───── Material provided

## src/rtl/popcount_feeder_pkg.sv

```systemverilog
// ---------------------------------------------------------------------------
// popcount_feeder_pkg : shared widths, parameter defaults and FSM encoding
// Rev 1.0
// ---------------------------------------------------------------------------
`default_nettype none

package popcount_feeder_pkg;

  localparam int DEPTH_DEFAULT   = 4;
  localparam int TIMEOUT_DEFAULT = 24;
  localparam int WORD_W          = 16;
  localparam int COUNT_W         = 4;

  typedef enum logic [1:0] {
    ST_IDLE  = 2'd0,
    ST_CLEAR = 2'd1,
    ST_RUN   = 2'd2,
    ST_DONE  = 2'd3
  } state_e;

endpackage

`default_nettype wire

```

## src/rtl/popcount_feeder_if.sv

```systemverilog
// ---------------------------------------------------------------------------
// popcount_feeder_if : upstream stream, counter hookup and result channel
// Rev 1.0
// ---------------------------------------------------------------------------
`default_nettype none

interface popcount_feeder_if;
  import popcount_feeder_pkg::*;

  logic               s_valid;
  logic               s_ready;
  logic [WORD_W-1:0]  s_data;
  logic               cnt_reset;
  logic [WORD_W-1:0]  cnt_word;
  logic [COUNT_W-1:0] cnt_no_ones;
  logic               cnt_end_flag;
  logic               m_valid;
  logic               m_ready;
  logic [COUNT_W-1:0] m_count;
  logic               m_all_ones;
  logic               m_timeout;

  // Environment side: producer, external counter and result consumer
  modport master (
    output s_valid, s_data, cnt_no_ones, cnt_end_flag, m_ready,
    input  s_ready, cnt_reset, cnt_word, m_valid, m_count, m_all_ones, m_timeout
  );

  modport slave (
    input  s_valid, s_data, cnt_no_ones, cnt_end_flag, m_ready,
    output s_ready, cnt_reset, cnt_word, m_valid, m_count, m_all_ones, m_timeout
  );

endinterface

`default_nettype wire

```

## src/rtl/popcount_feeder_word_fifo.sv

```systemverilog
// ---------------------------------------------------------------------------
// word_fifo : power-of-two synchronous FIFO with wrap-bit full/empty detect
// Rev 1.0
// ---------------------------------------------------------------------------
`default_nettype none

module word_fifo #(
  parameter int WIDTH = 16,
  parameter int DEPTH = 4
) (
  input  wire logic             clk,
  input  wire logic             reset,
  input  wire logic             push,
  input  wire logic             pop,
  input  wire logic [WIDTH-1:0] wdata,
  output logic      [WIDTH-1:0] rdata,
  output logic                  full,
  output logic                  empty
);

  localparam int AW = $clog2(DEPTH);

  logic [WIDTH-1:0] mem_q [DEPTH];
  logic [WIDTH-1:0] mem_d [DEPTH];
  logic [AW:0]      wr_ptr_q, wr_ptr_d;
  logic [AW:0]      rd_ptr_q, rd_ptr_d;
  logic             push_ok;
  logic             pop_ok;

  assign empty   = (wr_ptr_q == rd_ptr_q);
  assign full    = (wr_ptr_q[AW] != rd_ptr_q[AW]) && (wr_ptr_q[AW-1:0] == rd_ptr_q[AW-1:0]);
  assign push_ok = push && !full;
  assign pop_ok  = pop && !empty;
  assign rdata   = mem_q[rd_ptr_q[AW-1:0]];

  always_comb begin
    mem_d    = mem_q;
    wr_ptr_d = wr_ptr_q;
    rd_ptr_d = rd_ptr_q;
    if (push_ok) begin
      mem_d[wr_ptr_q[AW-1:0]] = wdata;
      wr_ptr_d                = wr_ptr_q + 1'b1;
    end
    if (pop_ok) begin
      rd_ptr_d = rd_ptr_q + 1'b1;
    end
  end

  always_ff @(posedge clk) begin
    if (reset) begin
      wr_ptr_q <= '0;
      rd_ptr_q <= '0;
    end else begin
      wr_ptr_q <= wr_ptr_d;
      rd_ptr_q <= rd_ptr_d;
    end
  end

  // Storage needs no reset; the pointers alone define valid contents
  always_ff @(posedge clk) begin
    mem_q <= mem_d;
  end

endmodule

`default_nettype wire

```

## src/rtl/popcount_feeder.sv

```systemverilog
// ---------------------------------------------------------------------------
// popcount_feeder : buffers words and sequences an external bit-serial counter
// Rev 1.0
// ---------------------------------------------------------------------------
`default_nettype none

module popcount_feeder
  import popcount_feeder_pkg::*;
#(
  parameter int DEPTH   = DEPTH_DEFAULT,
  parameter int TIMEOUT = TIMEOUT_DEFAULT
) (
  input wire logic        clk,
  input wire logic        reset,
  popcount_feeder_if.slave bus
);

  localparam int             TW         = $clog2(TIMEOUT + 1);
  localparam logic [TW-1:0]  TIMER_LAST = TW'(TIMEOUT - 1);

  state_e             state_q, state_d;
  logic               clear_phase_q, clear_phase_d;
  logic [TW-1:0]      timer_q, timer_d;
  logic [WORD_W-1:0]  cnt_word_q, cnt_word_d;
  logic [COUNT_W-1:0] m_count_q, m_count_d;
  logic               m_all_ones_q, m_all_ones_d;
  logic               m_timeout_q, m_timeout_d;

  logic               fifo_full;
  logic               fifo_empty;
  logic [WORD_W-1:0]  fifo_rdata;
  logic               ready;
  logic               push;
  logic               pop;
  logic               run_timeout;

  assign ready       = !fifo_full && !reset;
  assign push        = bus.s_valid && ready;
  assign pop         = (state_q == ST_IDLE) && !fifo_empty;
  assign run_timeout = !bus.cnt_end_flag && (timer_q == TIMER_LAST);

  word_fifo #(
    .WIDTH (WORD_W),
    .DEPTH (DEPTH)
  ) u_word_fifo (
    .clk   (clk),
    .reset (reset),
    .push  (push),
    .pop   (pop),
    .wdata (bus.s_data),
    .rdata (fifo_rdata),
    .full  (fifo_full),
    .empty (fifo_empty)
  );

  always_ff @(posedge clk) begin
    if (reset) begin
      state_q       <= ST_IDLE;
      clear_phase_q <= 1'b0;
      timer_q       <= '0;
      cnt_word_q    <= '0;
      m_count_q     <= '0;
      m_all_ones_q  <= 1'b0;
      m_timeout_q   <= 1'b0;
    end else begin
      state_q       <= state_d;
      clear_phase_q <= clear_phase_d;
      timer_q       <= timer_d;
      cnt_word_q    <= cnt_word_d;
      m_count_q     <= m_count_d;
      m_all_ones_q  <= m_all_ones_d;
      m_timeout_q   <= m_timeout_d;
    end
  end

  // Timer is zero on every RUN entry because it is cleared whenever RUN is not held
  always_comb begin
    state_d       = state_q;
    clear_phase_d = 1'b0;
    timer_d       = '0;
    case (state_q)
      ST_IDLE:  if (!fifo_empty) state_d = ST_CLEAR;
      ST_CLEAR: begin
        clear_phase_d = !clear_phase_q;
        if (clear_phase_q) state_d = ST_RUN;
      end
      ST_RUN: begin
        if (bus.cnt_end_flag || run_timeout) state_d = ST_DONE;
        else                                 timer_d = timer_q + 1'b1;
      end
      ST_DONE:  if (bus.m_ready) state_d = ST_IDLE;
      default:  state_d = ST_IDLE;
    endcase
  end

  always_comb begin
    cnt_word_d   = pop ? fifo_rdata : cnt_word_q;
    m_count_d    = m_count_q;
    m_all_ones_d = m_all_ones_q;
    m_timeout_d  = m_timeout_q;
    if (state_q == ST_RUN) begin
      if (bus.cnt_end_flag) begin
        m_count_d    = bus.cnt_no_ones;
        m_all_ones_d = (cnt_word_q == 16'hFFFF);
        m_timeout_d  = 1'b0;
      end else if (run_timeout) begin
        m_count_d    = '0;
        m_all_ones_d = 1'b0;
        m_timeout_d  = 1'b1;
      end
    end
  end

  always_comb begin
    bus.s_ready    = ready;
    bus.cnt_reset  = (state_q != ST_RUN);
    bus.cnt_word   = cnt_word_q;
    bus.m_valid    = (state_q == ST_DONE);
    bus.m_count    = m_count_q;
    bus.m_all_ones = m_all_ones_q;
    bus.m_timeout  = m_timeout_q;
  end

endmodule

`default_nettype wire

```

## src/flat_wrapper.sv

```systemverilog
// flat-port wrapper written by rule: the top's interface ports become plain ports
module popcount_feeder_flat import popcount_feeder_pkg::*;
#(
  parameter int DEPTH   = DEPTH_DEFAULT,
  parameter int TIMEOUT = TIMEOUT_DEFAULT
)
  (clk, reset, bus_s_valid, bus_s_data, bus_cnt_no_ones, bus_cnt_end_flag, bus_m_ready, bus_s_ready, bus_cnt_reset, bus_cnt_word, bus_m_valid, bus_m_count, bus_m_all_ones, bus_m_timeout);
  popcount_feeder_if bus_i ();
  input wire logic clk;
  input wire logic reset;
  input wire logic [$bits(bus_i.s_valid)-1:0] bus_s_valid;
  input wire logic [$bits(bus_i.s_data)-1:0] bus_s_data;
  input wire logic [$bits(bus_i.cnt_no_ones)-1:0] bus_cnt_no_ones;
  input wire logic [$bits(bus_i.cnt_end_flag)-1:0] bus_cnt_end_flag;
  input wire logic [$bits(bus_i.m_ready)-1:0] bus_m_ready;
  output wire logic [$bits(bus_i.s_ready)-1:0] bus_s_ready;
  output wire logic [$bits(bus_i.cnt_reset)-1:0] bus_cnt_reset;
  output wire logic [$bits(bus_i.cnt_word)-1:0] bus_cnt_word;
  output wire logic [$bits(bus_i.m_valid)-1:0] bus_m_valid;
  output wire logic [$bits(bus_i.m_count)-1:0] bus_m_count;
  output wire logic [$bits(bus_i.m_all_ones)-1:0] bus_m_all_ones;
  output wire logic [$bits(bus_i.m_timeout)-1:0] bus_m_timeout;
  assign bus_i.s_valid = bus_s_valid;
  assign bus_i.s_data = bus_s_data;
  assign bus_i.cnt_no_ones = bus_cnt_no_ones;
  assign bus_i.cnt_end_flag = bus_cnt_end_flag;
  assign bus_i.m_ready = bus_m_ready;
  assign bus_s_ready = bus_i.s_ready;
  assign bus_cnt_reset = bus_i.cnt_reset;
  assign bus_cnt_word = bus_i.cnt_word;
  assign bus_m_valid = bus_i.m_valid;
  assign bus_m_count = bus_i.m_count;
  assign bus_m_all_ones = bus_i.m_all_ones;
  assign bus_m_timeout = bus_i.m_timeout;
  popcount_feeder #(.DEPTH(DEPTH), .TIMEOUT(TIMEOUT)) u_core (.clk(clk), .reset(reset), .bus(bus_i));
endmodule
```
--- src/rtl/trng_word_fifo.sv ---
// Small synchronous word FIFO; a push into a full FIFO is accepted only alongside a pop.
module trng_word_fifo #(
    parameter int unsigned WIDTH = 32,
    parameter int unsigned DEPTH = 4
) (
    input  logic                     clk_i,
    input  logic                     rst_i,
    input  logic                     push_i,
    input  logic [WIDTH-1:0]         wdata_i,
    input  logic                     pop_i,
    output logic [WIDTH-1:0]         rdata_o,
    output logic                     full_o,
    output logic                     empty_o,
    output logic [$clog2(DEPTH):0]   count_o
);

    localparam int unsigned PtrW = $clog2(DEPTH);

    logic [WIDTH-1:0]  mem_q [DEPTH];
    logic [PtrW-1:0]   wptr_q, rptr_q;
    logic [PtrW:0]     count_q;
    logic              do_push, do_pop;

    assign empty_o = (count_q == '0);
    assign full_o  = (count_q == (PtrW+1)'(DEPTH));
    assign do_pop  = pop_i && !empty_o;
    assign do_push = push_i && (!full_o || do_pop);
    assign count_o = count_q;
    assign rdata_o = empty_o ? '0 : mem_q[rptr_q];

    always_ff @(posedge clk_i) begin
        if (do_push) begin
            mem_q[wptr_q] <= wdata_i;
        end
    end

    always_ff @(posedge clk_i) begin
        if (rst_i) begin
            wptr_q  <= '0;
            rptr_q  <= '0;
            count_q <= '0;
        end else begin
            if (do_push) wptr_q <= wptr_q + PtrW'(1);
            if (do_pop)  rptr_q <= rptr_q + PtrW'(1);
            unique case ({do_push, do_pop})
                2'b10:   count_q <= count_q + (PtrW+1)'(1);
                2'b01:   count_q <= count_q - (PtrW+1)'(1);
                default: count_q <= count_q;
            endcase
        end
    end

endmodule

──────────

**What you will do:** Repeat word for word each line from the one with "default: count_q <= count_q;" to the end of the records above, inclusive.

**The answer:**
                default: count_q <= count_q;
            endcase
        end
    end

endmodule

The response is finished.